Génération d’une culture organoïde à partir d’une suspension de cellules tumorales cérébrales

Commencez avec un tube de microcentrifugation contenant une matrice extracellulaire riche en laminine ou lrECM. La laminine est un composant structurel présent en abondance dans le cerveau.

Gardez le tube sur de la glace pour éviter la polymérisation de l’IrECM.

Ajoutez des cellules tumorales cérébrales et mélangez soigneusement pour assurer une distribution uniforme des cellules.

Ensuite, transférez le mélange sur des moules en parafilm en formant des gouttelettes.

Incuber pour faciliter la polymérisation de la lrECM afin de former un échafaudage, imitant l’environnement naturel des cellules.

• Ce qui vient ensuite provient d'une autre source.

[src/rtl/ta_datapath.sv]
module ta_datapath
  import ta_pkg::*;
#(
  parameter int W   = 10,
  parameter int OVS = 3
) (
  input  logic                 clk,
  input  logic                 rst_n,
  input  logic [W-1:0]         rxWord,
  input  alignCtrl_t           ctrl,
  output logic                 wordGood,
  output logic [W*OVS-1:0]     grpData,
  output logic                 grpValid
);

  localparam int WIN_W = 2 * W + 1;
  localparam int GRP_W = W * OVS;

  logic [W-1:0]     prevWord;
  logic             prevLast;
  logic [WIN_W-1:0] window;
  logic [W-1:0]     cand    [OVS];
  logic             candPre [OVS];
  logic [W-1:0]     aligned;
  logic             preBit;
  logic [W-1:0]     trans;
  logic [W-1:0]     allowed;
  logic [W-1:0]     slot    [OVS-1];
  logic [GRP_W-1:0] assembled;

  // Oldest bit sits at index 0 of the window
  assign window = {rxWord, prevWord, prevLast};

  always_ff @(posedge clk or negedge rst_n) begin
    if (!rst_n) begin
      prevWord <= '0;
      prevLast <= 1'b0;
    end else begin
      prevWord <= rxWord;
      prevLast <= prevWord[W-1];
    end
  end

  // One slice per candidate offset
  for (genvar c = 0; c < OVS; c++) begin : g_cand
    assign cand[c]    = window[c+1 +: W];
    assign candPre[c] = window[c];
  end

  always_comb begin
    aligned = '0;
    preBit  = 1'b0;
    for (int c = 0; c < OVS; c++) begin
      if (ctrl.offset == SEL_W'(c)) begin
        aligned = cand[c];
        preBit  = candPre[c];
      end
    end
  end

  // Level changes, including the one from the bit before the slice
  assign trans = aligned ^ {aligned[W-2:0], preBit};

  always_comb begin
    for (int j = 0; j < W; j++) begin
      allowed[j] = (((int'(ctrl.phase) * W) + j) % OVS) == 0;
    end
  end

  assign wordGood = ~|(trans & ~allowed);

  // Group assembly
  always_ff @(posedge clk or negedge rst_n) begin
    if (!rst_n) begin
      for (int s = 0; s < OVS - 1; s++) slot[s] <= '0;
    end else begin
      for (int s = 0; s < OVS - 1; s++) begin
        if (ctrl.packEn && ctrl.phase == SEL_W'(s)) slot[s] <= aligned;
      end
    end
  end

  always_comb begin
    for (int s = 0; s < OVS - 1; s++) assembled[s*W +: W] = slot[s];
    assembled[(OVS-1)*W +: W] = aligned;
  end

  always_ff @(posedge clk or negedge rst_n) begin
    if (!rst_n) begin
      grpData  <= '0;
      grpValid <= 1'b0;
    end else begin
      grpValid <= ctrl.packDone;
      if (ctrl.packDone) grpData <= assembled;
    end
  end


  offset_range_chk: assert property (@(posedge clk) disable iff (!rst_n)
    ctrl.offset < SEL_W'(OVS));


  valid_pulse_chk: assert property (@(posedge clk) disable iff (!rst_n)
    grpValid |=> !grpValid);

endmodule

Maintenant, rincez les organoïdes solidifiés dans une boîte de Pétri contenant un milieu de culture, puis incuber.

Le milieu de culture fournit des nutriments essentiels et des facteurs de croissance, favorisant la division cellulaire.

Au sein de l’organoïde, les cellules s’auto-organisent en migrant et en envahissant.

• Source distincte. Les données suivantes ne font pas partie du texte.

**src/rtl/tdm_ser_pkg.sv**
```systemverilog
package tdm_ser_pkg;

  typedef enum logic {
    ST_IDLE = 1'b0,
    ST_RUN  = 1'b1
  } seq_state_e;

  typedef struct packed {
    logic       msb_first;
    logic [3:0] size_code;
    logic [2:0] rot;
    logic       dur_word;
    logic       pol_inv;
    logic       gen_en;
  } fmt_cfg_t;

  // Odd codes from 3 upward give 2*(code+1) bits; anything else is the full slot.
  function automatic int unsigned size_to_len(input logic [3:0] code,
                                              input int unsigned slot_bits);
    int unsigned len;
    if (code[0] && (code >= 4'd3)) len = 2 * (int'(code) + 1);
    else len = slot_bits;
    if (len > slot_bits) len = slot_bits;
    return len;
  endfunction

endpackage

```
**src/rtl/tdm_word_fmt.sv**
```systemverilog
module tdm_word_fmt #(
  parameter int unsigned SLOT_BITS = 32,
  parameter int unsigned ROT_UNIT  = 4,
  parameter int unsigned LEN_W     = $clog2(SLOT_BITS + 1)
) (
  input  logic [SLOT_BITS-1:0] data_i,
  input  logic [SLOT_BITS-1:0] mask_i,
  input  logic [2:0]           rot_i,
  input  logic                 msb_first_i,
  input  logic [LEN_W-1:0]     len_i,
  output logic [SLOT_BITS-1:0] bits_o
);
  localparam int unsigned SH_W = $clog2(2 * SLOT_BITS);

  logic [SLOT_BITS-1:0]   masked;
  logic [SLOT_BITS-1:0]   rotated;
  logic [2*SLOT_BITS-1:0] doubled;
  logic [SH_W-1:0]        amount;

  always_comb begin
    masked  = data_i & mask_i;
    amount  = SH_W'(rot_i) * SH_W'(ROT_UNIT);
    doubled = {masked, masked} >> amount;
    rotated = doubled[SLOT_BITS-1:0];
  end

  // bits_o[i] is the i-th bit placed on the line within the slot.
  generate
    for (genvar i = 0; i < SLOT_BITS; i++) begin : g_order
      logic picked;
      assign picked    = msb_first_i ? rotated[SLOT_BITS-1-i] : rotated[i];
      assign bits_o[i] = (LEN_W'(i) < len_i) ? picked : 1'b0;
    end
  endgenerate

endmodule

```
**src/rtl/tdm_hold.sv**
```systemverilog
module tdm_hold #(
  parameter int unsigned W = 32
) (
  input  logic         clk,
  input  logic         rst,
  input  logic [W-1:0] in_data,
  input  logic         in_valid,
  output logic         in_ready,
  input  logic         take_i,
  output logic         full_o,
  output logic [W-1:0] word_o
);
  logic         full_q;
  logic [W-1:0] word_q;
  logic         accept;

  assign accept   = in_valid && !full_q;
  assign in_ready = !full_q;
  assign full_o   = full_q;
  assign word_o   = word_q;

  always_ff @(posedge clk) begin
    if (rst)         full_q <= 1'b0;
    else if (take_i) full_q <= 1'b0;
    else if (accept) full_q <= 1'b1;
  end

  always_ff @(posedge clk) begin
    if (accept) word_q <= in_data;
  end

  assert_hold_keeps_R10: assert property (@(posedge clk) disable iff (rst)
    (full_q && !take_i) |=> (full_q && $stable(word_q)))
    else $error("holding word lost without being taken");

  assert_take_empties_R10: assert property (@(posedge clk) disable iff (rst)
    take_i |=> !full_q)
    else $error("holding register still full after take");

endmodule

```
**src/rtl/tdm_frame_seq.sv**
```systemverilog
module tdm_frame_seq
  import tdm_ser_pkg::*;
#(
  parameter int unsigned SLOT_BITS = 32,
  parameter int unsigned MAX_SLOTS = 32,
  parameter int unsigned BIT_W     = $clog2(SLOT_BITS),
  parameter int unsigned SLOT_W    = $clog2(MAX_SLOTS)
) (
  input  logic                 clk,
  input  logic                 rst,
  input  logic                 run_i,
  input  fmt_cfg_t             fmt_i,
  input  logic [SLOT_W-1:0]    last_slot_i,
  input  logic [SLOT_BITS-1:0] mask_i,
  input  logic [MAX_SLOTS-1:0] en_i,
  output fmt_cfg_t             fmt_o,
  output logic [SLOT_BITS-1:0] mask_o,
  output logic [MAX_SLOTS-1:0] en_o,
  output logic                 running_o,
  output logic [SLOT_W-1:0]    slot_o,
  output logic                 slot_start_o,
  output logic                 fs_act_o,
  output logic                 pol_o,
  output logic                 gen_o
);
  localparam logic [BIT_W-1:0] BIT_LAST = BIT_W'(SLOT_BITS - 1);

  seq_state_e           state_q;
  logic [SLOT_W-1:0]    slot_q;
  logic [BIT_W-1:0]     bit_q;
  fmt_cfg_t             fmt_q;
  logic [SLOT_W-1:0]    last_q;
  logic [SLOT_BITS-1:0] mask_q;
  logic [MAX_SLOTS-1:0] en_q;

  logic at_end;
  logic use_new;
  logic latch_en;

  always_comb begin
    at_end   = (state_q == ST_RUN) && (slot_q == last_q) && (bit_q == BIT_LAST);
    use_new  = (state_q == ST_IDLE) || at_end;
    latch_en = use_new && run_i;
    if (use_new) fs_act_o = run_i;
    else         fs_act_o = fmt_q.dur_word && (slot_q == '0) && (bit_q != BIT_LAST);
    pol_o        = use_new ? fmt_i.pol_inv : fmt_q.pol_inv;
    gen_o        = use_new ? fmt_i.gen_en  : fmt_q.gen_en;
    running_o    = (state_q == ST_RUN);
    slot_start_o = (state_q == ST_RUN) && (bit_q == '0);
  end

  assign slot_o = slot_q;
  assign fmt_o  = fmt_q;
  assign mask_o = mask_q;
  assign en_o   = en_q;

  always_ff @(posedge clk) begin
    if (rst) begin
      state_q <= ST_IDLE;
      slot_q  <= '0;
      bit_q   <= '0;
    end else if (latch_en) begin
      state_q <= ST_RUN;
      slot_q  <= '0;
      bit_q   <= '0;
    end else if (at_end) begin
      state_q <= ST_IDLE;
    end else if (state_q == ST_RUN) begin
      if (bit_q == BIT_LAST) begin
        bit_q  <= '0;
        slot_q <= slot_q + 1'b1;
      end else begin
        bit_q <= bit_q + 1'b1;
      end
    end
  end

  always_ff @(posedge clk) begin
    if (rst) begin
      fmt_q  <= '0;
      last_q <= '0;
      mask_q <= '0;
      en_q   <= '0;
    end else if (latch_en) begin
      fmt_q  <= fmt_i;
      last_q <= last_slot_i;
      mask_q <= mask_i;
      en_q   <= en_i;
    end
  end

  assert_slot_range_R5: assert property (@(posedge clk) disable iff (rst)
    (state_q == ST_RUN) |-> (slot_q <= last_q))
    else $error("slot index beyond frame length");

  assert_cfg_hold_R12: assert property (@(posedge clk) disable iff (rst)
    !latch_en |=> ($stable(en_q) && $stable(mask_q) && $stable(fmt_q) && $stable(last_q)))
    else $error("configuration changed away from a frame boundary");

endmodule

```
**src/rtl/tdm_tx_serializer.sv**
```systemverilog
module tdm_tx_serializer
  import tdm_ser_pkg::*;
#(
  parameter int unsigned SLOT_BITS = 32,
  parameter int unsigned MAX_SLOTS = 32,
  parameter int unsigned ROT_UNIT  = 4
) (
  input  logic                 clk,
  input  logic                 rst,
  input  logic                 run,
  input  logic [15:0]          cfg_fmt,
  input  logic [15:0]          cfg_frame,
  input  logic [SLOT_BITS-1:0] cfg_mask,
  input  logic [MAX_SLOTS-1:0] cfg_slot_en,
  input  logic [SLOT_BITS-1:0] in_data,
  input  logic                 in_valid,
  output logic                 in_ready,
  output logic                 ser_out,
  output logic                 fs_out,
  output logic                 underrun
);
  localparam int unsigned SLOT_W = $clog2(MAX_SLOTS);
  localparam int unsigned LEN_W  = $clog2(SLOT_BITS + 1);

  fmt_cfg_t             fmt_in;
  fmt_cfg_t             act_fmt;
  logic [8:0]           slot_field;
  logic [SLOT_W-1:0]    last_slot_in;
  logic [SLOT_BITS-1:0] act_mask;
  logic [MAX_SLOTS-1:0] act_en;
  logic                 running;
  logic [SLOT_W-1:0]    cur_slot;
  logic                 slot_start;
  logic                 fs_act;
  logic                 pol;
  logic                 gen;
  logic                 hold_full;
  logic [SLOT_BITS-1:0] hold_word;
  logic [SLOT_BITS-1:0] fmt_bits;
  logic [LEN_W-1:0]     word_len;
  logic                 act_slot;
  logic                 take;

  logic                 ser_q;
  logic                 fs_q;
  logic                 fs_act_q;
  logic                 under_q;
  logic [SLOT_BITS-1:0] sh_q;

  always_comb begin
    fmt_in.msb_first = cfg_fmt[15];
    fmt_in.size_code = cfg_fmt[7:4];
    fmt_in.rot       = cfg_fmt[2:0];
    fmt_in.dur_word  = cfg_frame[4];
    fmt_in.pol_inv   = cfg_frame[0];
    fmt_in.gen_en    = cfg_frame[1];
    slot_field       = cfg_frame[15:7];
    if (slot_field < 9'd2)                   last_slot_in = SLOT_W'(1);
    else if (slot_field > 9'(MAX_SLOTS))     last_slot_in = SLOT_W'(MAX_SLOTS - 1);
    else                                     last_slot_in = SLOT_W'(slot_field - 9'd1);
  end

  tdm_frame_seq #(
    .SLOT_BITS(SLOT_BITS),
    .MAX_SLOTS(MAX_SLOTS)
  ) u_seq (
    .clk         (clk),
    .rst         (rst),
    .run_i       (run),
    .fmt_i       (fmt_in),
    .last_slot_i (last_slot_in),
    .mask_i      (cfg_mask),
    .en_i        (cfg_slot_en),
    .fmt_o       (act_fmt),
    .mask_o      (act_mask),
    .en_o        (act_en),
    .running_o   (running),
    .slot_o      (cur_slot),
    .slot_start_o(slot_start),
    .fs_act_o    (fs_act),
    .pol_o       (pol),
    .gen_o       (gen)
  );

  assign act_slot = act_en[cur_slot];
  assign take     = slot_start && act_slot && hold_full;

  tdm_hold #(
    .W(SLOT_BITS)
  ) u_hold (
    .clk     (clk),
    .rst     (rst),
    .in_data (in_data),
    .in_valid(in_valid),
    .in_ready(in_ready),
    .take_i  (take),
    .full_o  (hold_full),
    .word_o  (hold_word)
  );

  assign word_len = LEN_W'(size_to_len(act_fmt.size_code, SLOT_BITS));

  tdm_word_fmt #(
    .SLOT_BITS(SLOT_BITS),
    .ROT_UNIT (ROT_UNIT),
    .LEN_W    (LEN_W)
  ) u_fmt (
    .data_i     (hold_word),
    .mask_i     (act_mask),
    .rot_i      (act_fmt.rot),
    .msb_first_i(act_fmt.msb_first),
    .len_i      (word_len),
    .bits_o     (fmt_bits)
  );

  always_ff @(posedge clk) begin
    if (rst) begin
      ser_q    <= 1'b0;
      fs_q     <= 1'b0;
      fs_act_q <= 1'b0;
      under_q  <= 1'b0;
      sh_q     <= '0;
    end else begin
      fs_act_q <= fs_act;
      fs_q     <= (fs_act & gen) ^ pol;
      if (!running) begin
        ser_q <= 1'b0;
      end else if (slot_start) begin
        if (take) begin
          ser_q <= fmt_bits[0];
          sh_q  <= fmt_bits >> 1;
        end else begin
          ser_q <= 1'b0;
          sh_q  <= '0;
        end
        if (act_slot && !hold_full) under_q <= 1'b1;
      end else begin
        ser_q <= sh_q[0];
        sh_q  <= sh_q >> 1;
      end
    end
  end

  assign ser_out  = ser_q;
  assign fs_out   = fs_q;
  assign underrun = under_q;

  assert_silent_slot_R6: assert property (@(posedge clk) disable iff (rst)
    (slot_start && !act_slot) |=> !ser_out)
    else $error("inactive slot drove a one");

  assert_idle_quiet_R13: assert property (@(posedge clk) disable iff (rst)
    !running |=> !ser_out)
    else $error("data driven while idle");

  assert_underrun_sticky_R11: assert property (@(posedge clk) disable iff (rst)
    underrun |=> underrun)
    else $error("underrun flag cleared without reset");

  assert_sync_one_bit_R7: assert property (@(posedge clk) disable iff (rst)
    (fs_act_q && !act_fmt.dur_word) |=> !fs_act_q)
    else $error("one-bit sync lasted more than one bit");

endmodule

```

Après l’incubation, inclinez la plaque pour déposer les organoïdes.

Retirez délicatement l’excédent de milieu et ajoutez-y du milieu frais.

Incuber en secouant doucement.

Cela répartit uniformément les nutriments et améliore la croissance des organoïdes.

Pour fabriquer des organoïdes à partir d’une suspension unicellulaire, ajoutez une quantité appropriée de matrice extracellulaire riche en laminine ou lrECM dans un petit tube à centrifuger dans un seau à glace ou un bloc froid.

Préparez un mélange de cellules contenant 20 000 cellules par organoïde. Mélangez soigneusement le mélange de suspension cellulaire lrECM pour éviter de déposer les cellules, ce qui entraînerait une formation d’organoïdes non uniforme. Ensuite, pipetez soigneusement 20 microlitres du mélange sur un moule en parafilm pour former une gouttelette semblable à une perle. Assurez-vous de refroidir la pointe de la pipette tous les deux à trois organoïdes pour éviter la polymérisation de lrECM.

Une fois que le nombre souhaité d’organoïdes est pipeté sur le moule en parafilm dans une plaque de culture de 10 centimètres, incubez les organoïdes à 37 degrés Celsius pendant 1 à 2 heures dans un incubateur de culture cellulaire. Une fois les organoïdes solidifiés, rincez doucement les organoïdes du moule de parafilm avec un milieu NBMC à l’aide d’une pointe P1000, et rassemblez-les dans une nouvelle plaque de culture de 10 centimètres contenant 20 millilitres de NBMC. Placez la plaque de culture dans un incubateur sans secouer pendant 4 jours.

Après 4 jours, replacez le support dans la plaque. Pour ce faire, placez un morceau de papier foncé sous la plaque de culture cellulaire. Inclinez la plaque et attendez 20 secondes. Une fois que les organoïdes se déposent complètement au fond du plat, retirez lentement le support à l’aide d’une pipette en verre à grande ouverture.

Après avoir ajouté de nouveaux milieux, placez la plaque dans l’incubateur sur un agitateur orbital à 80 tr/min, et changez ensuite de média tous les 2 à 3 jours.